Biodisponibiltà e Bioequivalenza

Gli studi di bioequivalenza, che devono essere presentati all’AIFA per ottenere l’AIC del farmaco equivalente, sono basati sul confronto dei parametri farmacocinetici che caratterizzano la biodisponibilità.

Con quest'ultimo termine si indica la quantità di principio attivo resa disponibile nel circolo sistemico e il tempo che questo impiega a raggiungere la sua concentrazione massima dopo la somministrazione del farmaco.

I parametri farmacocinetici che è obbligatorio valutare in uno studio di bioequivalenza sono Cmax, Tmax e AUC: dove i primi due sono indici della velocità del processo di assorbimento, mentre il terzo fornisce una misura della quantità di farmaco assorbita.

Cmax
Massima concentrazione plasmatica del principio attivo.

Tmax
Tempo di picco, necessario al raggiungimento della massima concentrazione plasmatica.

AUC(Area Under the Curve)
Area sottesa alla curva rappresentante l’andamento della concentrazione plasmatica nel tempo.

Bioequivalenza ed equivalenza terapeutica

Gli studi di bioequivalenza consentono di dimostrare che due farmaci sono bioequivalenti quando i loro profili concentrazione/tempo, ottenuti in seguito a somministrazione della stessa dose molare, sono così simili da non comportare differenze significative in termini di efficacia e sicurezza.

L’intervallo di confidenza (il cosiddetto ±20%)

Adottato dalle Agenzie Regolatorie internazionali come EMA (Europa) e FDA (USA), si riferisce al confronto tra i parametri di biodisponibilità del farmaco generico in studio rispetto al suo farmaco di riferimento.
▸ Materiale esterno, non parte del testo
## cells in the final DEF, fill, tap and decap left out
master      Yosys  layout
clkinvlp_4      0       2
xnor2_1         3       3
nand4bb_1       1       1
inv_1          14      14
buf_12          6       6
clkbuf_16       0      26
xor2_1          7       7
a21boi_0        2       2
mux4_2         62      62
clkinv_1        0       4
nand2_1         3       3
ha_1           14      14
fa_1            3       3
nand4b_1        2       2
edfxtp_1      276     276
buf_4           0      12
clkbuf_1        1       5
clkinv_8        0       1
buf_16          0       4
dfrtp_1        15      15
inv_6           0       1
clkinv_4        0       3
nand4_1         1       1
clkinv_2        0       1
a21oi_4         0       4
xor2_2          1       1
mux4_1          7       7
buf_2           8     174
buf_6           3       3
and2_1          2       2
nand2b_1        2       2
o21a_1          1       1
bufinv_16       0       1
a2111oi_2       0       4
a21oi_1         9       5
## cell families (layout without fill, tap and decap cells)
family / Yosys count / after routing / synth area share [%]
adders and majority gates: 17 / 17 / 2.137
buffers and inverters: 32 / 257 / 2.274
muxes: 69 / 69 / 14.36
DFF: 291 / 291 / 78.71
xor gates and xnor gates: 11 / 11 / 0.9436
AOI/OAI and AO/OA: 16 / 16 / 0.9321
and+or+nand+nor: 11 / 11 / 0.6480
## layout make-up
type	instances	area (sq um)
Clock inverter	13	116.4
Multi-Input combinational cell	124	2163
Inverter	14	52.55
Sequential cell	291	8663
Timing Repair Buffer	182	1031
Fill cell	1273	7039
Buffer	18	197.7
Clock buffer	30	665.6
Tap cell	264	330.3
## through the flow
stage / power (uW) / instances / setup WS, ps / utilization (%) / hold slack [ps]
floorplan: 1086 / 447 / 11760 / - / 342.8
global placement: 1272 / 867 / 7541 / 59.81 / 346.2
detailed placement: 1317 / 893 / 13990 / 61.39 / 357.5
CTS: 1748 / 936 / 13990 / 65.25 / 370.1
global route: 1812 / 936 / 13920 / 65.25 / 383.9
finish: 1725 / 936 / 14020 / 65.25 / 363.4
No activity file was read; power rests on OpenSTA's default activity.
$ cat src/rtl/uart_rx_capture.sv
// Turns the receiver's multi-cycle done level into a single push request per frame,
// carrying the byte sampled one cycle after the rising edge of done.
module uart_rx_capture
    import uart_pkg::*;
#(
    parameter int DATA_W = UART_DATA_W
) (
    input  logic              clk,
    input  logic              reset,
    input  logic              i_rx_done,
    input  logic [DATA_W-1:0] i_rx_data,
    output logic              push_req,
    output logic [DATA_W-1:0] push_data
);

    cap_state_t state, state_nxt;
    logic       done_d;

    // done_d resets high so a done level already asserted at reset release is not an edge
    always_ff @(posedge clk or negedge reset) begin
        if (!reset) begin
            state  <= CAP_IDLE;
            done_d <= 1'b1;
        end else begin
            state  <= state_nxt;
            done_d <= i_rx_done;
        end
    end

    always_comb begin
        state_nxt = state;
        push_req  = 1'b0;
        push_data = '0;
        case (state)
            CAP_IDLE: begin
                if (i_rx_done && !done_d) state_nxt = CAP_ARMED;
            end
            CAP_ARMED: begin
                push_req  = 1'b1;
                push_data = i_rx_data;
                state_nxt = CAP_IDLE;
            end
            default: state_nxt = CAP_IDLE;
        endcase
    end

endmodule
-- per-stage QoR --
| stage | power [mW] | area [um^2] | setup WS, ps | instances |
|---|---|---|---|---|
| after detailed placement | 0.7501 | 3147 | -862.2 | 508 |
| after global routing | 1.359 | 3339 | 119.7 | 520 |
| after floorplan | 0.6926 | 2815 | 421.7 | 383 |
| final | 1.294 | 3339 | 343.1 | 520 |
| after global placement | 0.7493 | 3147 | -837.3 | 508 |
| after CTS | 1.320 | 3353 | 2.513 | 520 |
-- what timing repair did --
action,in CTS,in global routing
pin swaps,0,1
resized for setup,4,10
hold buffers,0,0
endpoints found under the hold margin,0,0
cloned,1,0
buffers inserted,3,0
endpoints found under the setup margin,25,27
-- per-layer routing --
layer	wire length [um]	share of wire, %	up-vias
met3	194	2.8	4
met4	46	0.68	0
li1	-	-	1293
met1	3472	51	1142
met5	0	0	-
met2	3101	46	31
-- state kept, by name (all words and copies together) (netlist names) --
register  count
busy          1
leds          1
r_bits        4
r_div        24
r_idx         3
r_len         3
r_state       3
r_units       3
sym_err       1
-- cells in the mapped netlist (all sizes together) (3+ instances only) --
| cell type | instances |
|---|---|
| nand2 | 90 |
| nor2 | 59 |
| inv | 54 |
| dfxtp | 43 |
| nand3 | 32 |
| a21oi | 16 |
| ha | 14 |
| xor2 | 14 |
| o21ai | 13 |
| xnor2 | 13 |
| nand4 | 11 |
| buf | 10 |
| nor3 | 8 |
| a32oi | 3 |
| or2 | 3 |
$ cat config.mk
export PLATFORM = sky130hd
export DESIGN_NAME = cpu_mem_sequencer_flat
export DESIGN_NICKNAME = d
export VERILOG_FILES = /design/src/rtl/cpu_mem_sequencer_if.sv /design/src/rtl/cpu_mem_sequencer.sv /design/src/flat_wrapper.sv
export SDC_FILE = /design/constraint.sdc
export NUM_CORES = 1
export LEC_CHECK = 0
export CAP_MARGIN = 25
export CORE_MARGIN = 5
export CORE_UTILIZATION = 42
export DETAILED_ROUTE_END_ITERATION = 12
export HOLD_SLACK_MARGIN = 0.12
export PLACE_DENSITY = 0.88
export SKIP_CTS_REPAIR_TIMING = 1
export SLEW_MARGIN = 20
export SYNTH_ARGS = -nofsm -noshare
export SYNTH_HDL_FRONTEND = slang
export SYNTH_SLANG_ARGS = --single-unit
$ cat constraint.sdc
create_clock -name clk -period 4.1 [get_ports clk]
set_input_delay 0.41 -clock clk [delete_from_list [all_inputs] [get_ports clk]]
set_output_delay 0.41 -clock clk [all_outputs]
set_load 0.005 [all_outputs]
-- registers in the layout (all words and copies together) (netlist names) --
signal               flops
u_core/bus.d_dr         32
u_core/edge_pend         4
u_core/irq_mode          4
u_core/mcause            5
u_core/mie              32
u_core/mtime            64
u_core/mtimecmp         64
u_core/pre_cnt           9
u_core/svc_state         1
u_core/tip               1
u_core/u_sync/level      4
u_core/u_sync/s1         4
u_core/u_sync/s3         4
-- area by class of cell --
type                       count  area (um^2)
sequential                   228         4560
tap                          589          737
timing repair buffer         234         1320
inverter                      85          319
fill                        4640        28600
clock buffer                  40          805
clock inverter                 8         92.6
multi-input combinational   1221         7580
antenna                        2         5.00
--- src/rtl/svc_soc_uart_rx_pkg.sv ---
// Shared constants for the UART receive register block: register offsets,
// STATUS bit positions and PHY FSM state encodings.
package svc_soc_uart_rx_pkg;

    localparam logic [3:0] REG_DATA   = 4'h0;
    localparam logic [3:0] REG_STATUS = 4'h4;
    localparam logic [3:0] REG_STATS  = 4'h8;

    localparam int STAT_NOT_EMPTY = 0;
    localparam int STAT_FULL      = 1;
    localparam int STAT_OVERRUN   = 2;
    localparam int STAT_FRAME_ERR = 3;
    localparam int STAT_COUNT_LSB = 8;

    typedef logic [1:0] phy_state_t;

    localparam phy_state_t ST_IDLE  = 2'd0;
    localparam phy_state_t ST_START = 2'd1;
    localparam phy_state_t ST_DATA  = 2'd2;
    localparam phy_state_t ST_STOP  = 2'd3;

endpackage
<file path="config.mk">
export PLATFORM = sky130hd
export DESIGN_NAME = fp_mul_stream_loader
export DESIGN_NICKNAME = d
export VERILOG_FILES = /design/src/rtl/fp_mul_pkg.sv /design/src/rtl/fp_byte_serializer.sv /design/src/rtl/fp_mul_stream_loader.sv
export SDC_FILE = /design/constraint.sdc
export NUM_CORES = 1
export LEC_CHECK = 0
export ABC_AREA = 1
export BUFFER_PORTS_ARGS = -buffer_cell sky130_fd_sc_hd__clkbuf_2
export CORE_MARGIN = 2
export CORE_UTILIZATION = 56
export CTS_CLUSTER_DIAMETER = 50
export CTS_CLUSTER_SIZE = 14
export DETAILED_ROUTE_END_ITERATION = 10
export PLACE_DENSITY = 0.84
export SYNTH_ARGS = -nofsm -noshare
export SYNTH_HDL_FRONTEND = slang
export SYNTH_HIERARCHICAL = 1
export SYNTH_SLANG_ARGS = --single-unit
</file>
<file path="constraint.sdc">
create_clock -name clk_i -period 3.3 [get_ports clk_i]
set_input_delay 0.66 -clock clk_i [delete_from_list [all_inputs] [get_ports clk_i]]
set_output_delay 0.66 -clock clk_i [all_outputs]
set_load 0.01 [all_outputs]
</file>
`src/rtl/compass_pkg.sv`:
```
// Shared encodings and defaults for the compass acquisition path.
// Pure definitions: no logic, no latency, no flow control.
package compass_pkg;

    localparam int unsigned DEF_CLK_HZ    = 100_000_000;
    localparam int unsigned DEF_SAMPLE_HZ = 100;
    localparam int unsigned MAG_GAP_CYC   = 8;

    localparam logic [2:0] ST_IDLE     = 3'd0;
    localparam logic [2:0] ST_ACL_REQ  = 3'd1;
    localparam logic [2:0] ST_ACL_WAIT = 3'd2;
    localparam logic [2:0] ST_MAG_REQ  = 3'd3;
    localparam logic [2:0] ST_MAG_WAIT = 3'd4;
    localparam logic [2:0] ST_MAG_GAP  = 3'd5;
    localparam logic [2:0] ST_DONE     = 3'd6;

    typedef enum logic [2:0] {
        S_IDLE     = ST_IDLE,
        S_ACL_REQ  = ST_ACL_REQ,
        S_ACL_WAIT = ST_ACL_WAIT,
        S_MAG_REQ  = ST_MAG_REQ,
        S_MAG_WAIT = ST_MAG_WAIT,
        S_MAG_GAP  = ST_MAG_GAP,
        S_DONE     = ST_DONE
    } sched_state_e;

    function automatic logic [7:0] sat_inc8(input logic [7:0] v);
        return (v == 8'hFF) ? v : v + 8'd1;
    endfunction

endpackage

```
`src/rtl/sensor_poll_scheduler_if.sv`:
```
// Start/done handshake between the poll scheduler (master) and the SPI/I2C engines (slave).
// Single-cycle pulses both ways; mag_nack qualifies mag_done.
interface sensor_poll_scheduler_if;
    logic acl_start;
    logic acl_done;
    logic mag_start;
    logic mag_done;
    logic mag_nack;

    modport master (
        output acl_start,
        output mag_start,
        input  acl_done,
        input  mag_done,
        input  mag_nack
    );

    modport slave (
        input  acl_start,
        input  mag_start,
        output acl_done,
        output mag_done,
        output mag_nack
    );
endinterface

```
`src/rtl/poll_tick_gen.sv`:
```
// Free-running 0..P-1 period counter; tick_o is high for the single cycle the count equals P-1.
// No flow control: the tick is never held back.
module poll_tick_gen #(
    parameter int unsigned P = 16
) (
    input  logic clk,
    input  logic reset,
    output logic tick_o
);
    localparam int unsigned CW = $clog2(P);
    localparam logic [CW-1:0] LAST = CW'(P - 1);

    logic [CW-1:0] cnt_q, cnt_d;

    assign tick_o = (cnt_q == LAST);
    assign cnt_d  = tick_o ? '0 : cnt_q + 1'b1;

    always_ff @(posedge clk) begin
        if (reset) cnt_q <= '0;
        else       cnt_q <= cnt_d;
    end
endmodule

```
`src/rtl/sensor_poll_scheduler.sv`:
```
// Per tick: one accelerometer read, then a magnetometer read with NACK retries; sample_valid pulses 1 cycle after the ACK.
// Ticks arriving while busy are dropped and counted. SCHED_WATCHDOG_EN adds per-transaction timeouts.
module sensor_poll_scheduler
    import compass_pkg::*;
#(
    parameter int unsigned CLK_HZ      = DEF_CLK_HZ,
    parameter int unsigned SAMPLE_HZ   = DEF_SAMPLE_HZ,
    parameter int unsigned TIMEOUT_CYC = 200_000,
    parameter int unsigned MAX_RETRY   = 2
) (
    input  logic                     clk,
    input  logic                     reset,
    input  logic                     enable,
    sensor_poll_scheduler_if.master  eng,
    output logic                     sample_valid,
    output logic                     mag_error,
    output logic                     acl_fault,
    output logic [7:0]               overrun_cnt,
    output logic                     busy
);
    localparam int unsigned P  = CLK_HZ / SAMPLE_HZ;
    localparam int unsigned RW = ($clog2(MAX_RETRY + 1) > 0) ? $clog2(MAX_RETRY + 1) : 1;
    localparam int unsigned GW = $clog2(MAG_GAP_CYC);
    localparam logic [RW-1:0] RETRY_MAX = RW'(MAX_RETRY);
    localparam logic [GW-1:0] GAP_LAST  = GW'(MAG_GAP_CYC - 1);

    if (P < 16 || TIMEOUT_CYC < 2) begin : g_cfg_err
        $error("sensor_poll_scheduler: tick period below 16 cycles or timeout below 2");
    end

    sched_state_e  state_q, state_d;
    logic [RW-1:0] retry_q, retry_d;
    logic [GW-1:0] gap_q, gap_d;
    logic [7:0]    ovr_q, ovr_d;
    logic          mag_err_q, mag_err_d;
    logic          mag_fail;
    logic          tick;

    poll_tick_gen #(.P(P)) u_tick (
        .clk    (clk),
        .reset  (reset),
        .tick_o (tick)
    );

`ifdef SCHED_WATCHDOG_EN
    localparam int unsigned WDW = $clog2(TIMEOUT_CYC + 1);
    localparam logic [WDW-1:0] WD_LAST = WDW'(TIMEOUT_CYC - 1);

    logic [WDW-1:0] wd_q, wd_d;
    logic           wd_exp;
    logic           acl_flt_q, acl_flt_d;

    // Counter sits at 0 during a REQ cycle and reads k on the k-th cycle after the start pulse.
    assign wd_exp = (wd_q == WD_LAST);
    assign wd_d   = (state_d == S_ACL_WAIT || state_d == S_MAG_WAIT) ? wd_q + 1'b1 : '0;

    always_ff @(posedge clk) begin
        if (reset) begin
            wd_q      <= '0;
            acl_flt_q <= 1'b0;
        end else begin
            wd_q      <= wd_d;
            acl_flt_q <= acl_flt_d;
        end
    end

    assign acl_fault = acl_flt_q;
`else
    assign acl_fault = 1'b0;
`endif

    always_comb begin
        state_d   = state_q;
        retry_d   = retry_q;
        mag_err_d = mag_err_q;
        mag_fail  = 1'b0;
`ifdef SCHED_WATCHDOG_EN
        acl_flt_d = acl_flt_q;
`endif
        case (state_q)
            S_IDLE: begin
                if (tick && enable) state_d = S_ACL_REQ;
            end
            S_ACL_REQ: state_d = S_ACL_WAIT;
            S_ACL_WAIT: begin
                if (eng.acl_done) begin
                    state_d = S_MAG_REQ;
                    retry_d = '0;
`ifdef SCHED_WATCHDOG_EN
                    acl_flt_d = 1'b0;
                end else if (wd_exp) begin
                    state_d   = S_IDLE;
                    acl_flt_d = 1'b1;
`endif
                end
            end
            S_MAG_REQ: state_d = S_MAG_WAIT;
            S_MAG_WAIT: begin
                if (eng.mag_done) begin
                    if (!eng.mag_nack) begin
                        state_d   = S_DONE;
                        mag_err_d = 1'b0;
                    end else begin
                        mag_fail = 1'b1;
                    end
`ifdef SCHED_WATCHDOG_EN
                end else if (wd_exp) begin
                    mag_fail = 1'b1;
`endif
                end
                if (mag_fail) begin
                    if (retry_q < RETRY_MAX) begin
                        retry_d = retry_q + 1'b1;
                        state_d = S_MAG_GAP;
                    end else begin
                        mag_err_d = 1'b1;
                        state_d   = S_IDLE;
                    end
                end
            end
            S_MAG_GAP: begin
                if (gap_q == GAP_LAST) state_d = S_MAG_REQ;
            end
            S_DONE:  state_d = S_IDLE;
            default: state_d = S_IDLE;
        endcase
    end

    // Ticks are never queued: any tick outside IDLE only bumps the overrun count.
    assign ovr_d = (tick && state_q != S_IDLE) ? sat_inc8(ovr_q) : ovr_q;
    assign gap_d = (state_q == S_MAG_GAP) ? gap_q + 1'b1 : '0;

    always_ff @(posedge clk) begin
        if (reset) begin
            state_q   <= S_IDLE;
            retry_q   <= '0;
            gap_q     <= '0;
            ovr_q     <= '0;
            mag_err_q <= 1'b0;
        end else begin
            state_q   <= state_d;
            retry_q   <= retry_d;
            gap_q     <= gap_d;
            ovr_q     <= ovr_d;
            mag_err_q <= mag_err_d;
        end
    end

    assign eng.acl_start = (state_q == S_ACL_REQ);
    assign eng.mag_start = (state_q == S_MAG_REQ);
    assign sample_valid  = (state_q == S_DONE);
    assign busy          = (state_q != S_IDLE);
    assign mag_error     = mag_err_q;
    assign overrun_cnt   = ovr_q;
endmodule

```
`src/flat_wrapper.sv`:
```
// flat-port wrapper written by rule: the top's interface ports become plain ports
module sensor_poll_scheduler_flat import compass_pkg::*;
#(
    parameter int unsigned CLK_HZ      = DEF_CLK_HZ,
    parameter int unsigned SAMPLE_HZ   = DEF_SAMPLE_HZ,
    parameter int unsigned TIMEOUT_CYC = 200_000,
    parameter int unsigned MAX_RETRY   = 2
)
  (clk, reset, enable, sample_valid, mag_error, acl_fault, overrun_cnt, busy, eng_acl_start, eng_mag_start, eng_acl_done, eng_mag_done, eng_mag_nack);
  sensor_poll_scheduler_if eng_i ();
  input  logic clk;
  input  logic reset;
  input  logic enable;
  output logic sample_valid;
  output logic mag_error;
  output logic acl_fault;
  output logic [7:0] overrun_cnt;
  output logic busy;
  output wire logic [$bits(eng_i.acl_start)-1:0] eng_acl_start;
  output wire logic [$bits(eng_i.mag_start)-1:0] eng_mag_start;
  input wire logic [$bits(eng_i.acl_done)-1:0] eng_acl_done;
  input wire logic [$bits(eng_i.mag_done)-1:0] eng_mag_done;
  input wire logic [$bits(eng_i.mag_nack)-1:0] eng_mag_nack;
  assign eng_acl_start = eng_i.acl_start;
  assign eng_mag_start = eng_i.mag_start;
  assign eng_i.acl_done = eng_acl_done;
  assign eng_i.mag_done = eng_mag_done;
  assign eng_i.mag_nack = eng_mag_nack;
  sensor_poll_scheduler #(.CLK_HZ(CLK_HZ), .SAMPLE_HZ(SAMPLE_HZ), .TIMEOUT_CYC(TIMEOUT_CYC), .MAX_RETRY(MAX_RETRY)) u_core (.clk(clk), .reset(reset), .enable(enable), .eng(eng_i), .sample_valid(sample_valid), .mag_error(mag_error), .acl_fault(acl_fault), .overrun_cnt(overrun_cnt), .busy(busy));
endmodule
```
$ cat config.mk
export PLATFORM = sky130hd
export DESIGN_NAME = seg_scan_ctrl
export DESIGN_NICKNAME = d
export VERILOG_FILES = /design/src/rtl/seg_pkg.sv /design/src/rtl/bcd_seg_dec.sv /design/src/rtl/seg_scan_ctrl.sv
export SDC_FILE = /design/constraint.sdc
export NUM_CORES = 1
export LEC_CHECK = 0
export BUFFER_PORTS_ARGS = -buffer_cell sky130_fd_sc_hd__buf_4
export CELL_PAD_IN_SITES_DETAIL_PLACEMENT = 0
export CELL_PAD_IN_SITES_GLOBAL_PLACEMENT = 2
export CORE_MARGIN = 3
export CORE_UTILIZATION = 37
export CTS_BUF_LIST = sky130_fd_sc_hd__clkbuf_2
export DETAILED_ROUTE_END_ITERATION = 16
export PLACE_DENSITY_LB_ADDON = 0.1
export SLEW_MARGIN = 20
export SYNTH_ARGS = -nofsm -noshare
export SYNTH_HDL_FRONTEND = slang
export SYNTH_SLANG_ARGS = --single-unit
$ cat constraint.sdc
create_clock -name clk -period 2.75 [get_ports clk]
set_input_delay 0.4125 -clock clk [delete_from_list [all_inputs] [get_ports clk]]
set_output_delay 0.4125 -clock clk [all_outputs]
set_load 0.01 [all_outputs]
$ cat src/rtl/seg_pkg.sv
// Shared types and glyph constants for the four-digit seven-segment scan path.
// Segment encoding is {g,f,e,d,c,b,a}, active-low.
package seg_pkg;

    localparam int NUM_DIGITS = 4;
    localparam logic [6:0] SEG_BLANK = 7'h7F;

    typedef logic [3:0] bcd_t;

    localparam logic [6:0] GLYPH_0 = 7'h40;
    localparam logic [6:0] GLYPH_1 = 7'h79;
    localparam logic [6:0] GLYPH_2 = 7'h24;
    localparam logic [6:0] GLYPH_3 = 7'h30;
    localparam logic [6:0] GLYPH_4 = 7'h19;
    localparam logic [6:0] GLYPH_5 = 7'h12;
    localparam logic [6:0] GLYPH_6 = 7'h02;
    localparam logic [6:0] GLYPH_7 = 7'h78;
    localparam logic [6:0] GLYPH_8 = 7'h00;
    localparam logic [6:0] GLYPH_9 = 7'h10;

endpackage

$ cat src/rtl/bcd_seg_dec.sv
// Combinational BCD to active-low seven-segment decoder.
// Non-BCD codes 10-15 decode to all segments off.
module bcd_seg_dec
    import seg_pkg::*;
(
    input  bcd_t       bcd,
    output logic [6:0] seg
);

    // Glyph lookup
    always_comb begin
        seg = SEG_BLANK;
        case (bcd)
            4'd0:    seg = GLYPH_0;
            4'd1:    seg = GLYPH_1;
            4'd2:    seg = GLYPH_2;
            4'd3:    seg = GLYPH_3;
            4'd4:    seg = GLYPH_4;
            4'd5:    seg = GLYPH_5;
            4'd6:    seg = GLYPH_6;
            4'd7:    seg = GLYPH_7;
            4'd8:    seg = GLYPH_8;
            4'd9:    seg = GLYPH_9;
            default: seg = SEG_BLANK;
        endcase
    end

endmodule
<file path="config.mk">
export PLATFORM = sky130hd
export DESIGN_NAME = mem_access_sequencer
export DESIGN_NICKNAME = d
export VERILOG_FILES = /design/src/rtl/mem_access_sequencer.sv
export SDC_FILE = /design/constraint.sdc
export NUM_CORES = 1
export LEC_CHECK = 0
export BUFFER_PORTS_ARGS = -buffer_cell sky130_fd_sc_hd__buf_4
export CAP_MARGIN = 40
export CORE_UTILIZATION = 35
export CTS_BUF_LIST = sky130_fd_sc_hd__clkbuf_4 sky130_fd_sc_hd__clkbuf_8
export CTS_CLUSTER_SIZE = 30
export DETAILED_ROUTE_END_ITERATION = 8
export GPL_ROUTABILITY_DRIVEN = 0
export GPL_TIMING_DRIVEN = 0
export REMOVE_ABC_BUFFERS = 1
export SYNTH_ARGS = -nofsm -noshare
export SYNTH_HDL_FRONTEND = slang
export SYNTH_SLANG_ARGS = --single-unit
</file>
<file path="constraint.sdc">
create_clock -name clk -period 5.8 [get_ports clk]
set_input_delay 0.29 -clock clk [delete_from_list [all_inputs] [get_ports clk]]
set_output_delay 0.29 -clock clk [all_outputs]
set_load 0.05 [all_outputs]
</file>
### src/flat_wrapper.sv
// flat-port wrapper written by rule: the top's interface ports become plain ports
module ps2_host_tx_flat 
#(
    parameter int unsigned INHIBIT_CYCLES = 12000,
    parameter int unsigned SETUP_CYCLES   = 100,
    parameter int unsigned TIMEOUT_CYCLES = 2000000
)
  (clk, reset, bus_tx_data, bus_tx_valid, bus_ps2_clk_in, bus_ps2_data_in, bus_tx_ready, bus_tx_busy, bus_tx_done, bus_tx_err, bus_ps2_clk_oe, bus_ps2_data_oe);
  ps2_host_tx_if bus_i ();
  input  logic clk;
  input  logic reset;
  input wire logic [$bits(bus_i.tx_data)-1:0] bus_tx_data;
  input wire logic [$bits(bus_i.tx_valid)-1:0] bus_tx_valid;
  input wire logic [$bits(bus_i.ps2_clk_in)-1:0] bus_ps2_clk_in;
  input wire logic [$bits(bus_i.ps2_data_in)-1:0] bus_ps2_data_in;
  output wire logic [$bits(bus_i.tx_ready)-1:0] bus_tx_ready;
  output wire logic [$bits(bus_i.tx_busy)-1:0] bus_tx_busy;
  output wire logic [$bits(bus_i.tx_done)-1:0] bus_tx_done;
  output wire logic [$bits(bus_i.tx_err)-1:0] bus_tx_err;
  output wire logic [$bits(bus_i.ps2_clk_oe)-1:0] bus_ps2_clk_oe;
  output wire logic [$bits(bus_i.ps2_data_oe)-1:0] bus_ps2_data_oe;
  assign bus_i.tx_data = bus_tx_data;
  assign bus_i.tx_valid = bus_tx_valid;
  assign bus_i.ps2_clk_in = bus_ps2_clk_in;
  assign bus_i.ps2_data_in = bus_ps2_data_in;
  assign bus_tx_ready = bus_i.tx_ready;
  assign bus_tx_busy = bus_i.tx_busy;
  assign bus_tx_done = bus_i.tx_done;
  assign bus_tx_err = bus_i.tx_err;
  assign bus_ps2_clk_oe = bus_i.ps2_clk_oe;
  assign bus_ps2_data_oe = bus_i.ps2_data_oe;
  ps2_host_tx #(.INHIBIT_CYCLES(INHIBIT_CYCLES), .SETUP_CYCLES(SETUP_CYCLES), .TIMEOUT_CYCLES(TIMEOUT_CYCLES)) u_core (.clk(clk), .reset(reset), .bus(bus_i));
endmodule
### config.mk
export PLATFORM = sky130hd
export DESIGN_NAME = ps2_host_tx_flat
export DESIGN_NICKNAME = d
export VERILOG_FILES = /design/src/rtl/ps2_host_tx_if.sv /design/src/rtl/ps2_host_tx.sv /design/src/flat_wrapper.sv
export SDC_FILE = /design/constraint.sdc
export NUM_CORES = 1
export LEC_CHECK = 0
export ABC_AREA = 1
export CAP_MARGIN = 20
export CORE_MARGIN = 5
export CORE_UTILIZATION = 35
export DETAILED_ROUTE_END_ITERATION = 12
export REMOVE_ABC_BUFFERS = 1
export SYNTH_ARGS = -nofsm -noshare
export SYNTH_HDL_FRONTEND = slang
export SYNTH_SLANG_ARGS = --single-unit
export TNS_END_PERCENT = 50
### constraint.sdc
create_clock -name clk -period 2.65 [get_ports clk]
set_input_delay 0.53 -clock clk [delete_from_list [all_inputs] [get_ports clk]]
set_output_delay 0.53 -clock clk [all_outputs]
set_load 0.01 [all_outputs]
Esso garantisce che le differenze di biodisponibilità non superino il range di variabilità ritenuto compatibile con l'equivalenza terapeutica.

A questo proposito, già dal 1998 è stata elaborata la prima linea guida UE denominata "note for guidance on the investigation of bioavailability and bioequivalence" (CPMP/EWP/QWP/1401/98), in vigore da gennaio 2002.

Tale linea guida ha stabilito i criteri di accettabilità del rapporto dei valori medi di AUC e Cmax con un intervallo di confidenza al 90%.

Questo rapporto deve essere contenuto entro l'intervallo 0.80-1.25 e può essere esteso a 0.75-1.33% per il parametro Cmax quando analizzano farmaci che rientrano in una particolare casistica (ad es. farmaci ad alta variabilità intra-soggettiva). In altre parole, il 90% dell’ intervallo di confidenza per la misura della biodisponibilità relativa deve trovarsi entro un intervallo di accettabilità 0.8-1.25, il cosiddetto ±20%. Questo intervallo (0.8-1.25) riflette la variabilità individuale della popolazione su cui si effettua lo studio.

Anche se questo potrebbe indurre a pensare che i livelli plasmatici osservati dopo somministrazione di un medicinale generico potrebbero essere inferiori addirittura del 45% rispetto a quelli osservati con l'uso di un altro generico, in pratica questo non accade perché la necessità di mantenere i limiti di confidenza (non il valore medio!) entro l' "ambito di accettabilità" comporta, tipicamente, che le concentrazioni plasmatiche dopo somministrazione di ciascun generico differiscono in media di non più del 5-7% rispetto a quelle osservate dopo somministrazione del prodotto originatore.

Tale variabilità (5-7%)è relativamente modesta se messa a confronto non solo con le differenze interindividuali nella farmacocinetica, ma anche con le differenze di livelli plasmatici osservabili nel tempo entro lo stesso soggetto sotto l'influenza di fattori fisiologici, patologici e ambientali, oltre che del grado di compliance.

Esistono altre linee guida di cui tenere conto nella conduzione di studi di bioequivalenza, come ad esempio la "note for guidance on modified release oral and transdermal dosage form" (CPMP/EWP/280/96) relativa alle forme orali a rilascio modificato e ai sistemi transdermici. In questi casi è richiesta la conduzione di più di uno studio, in condizioni diverse.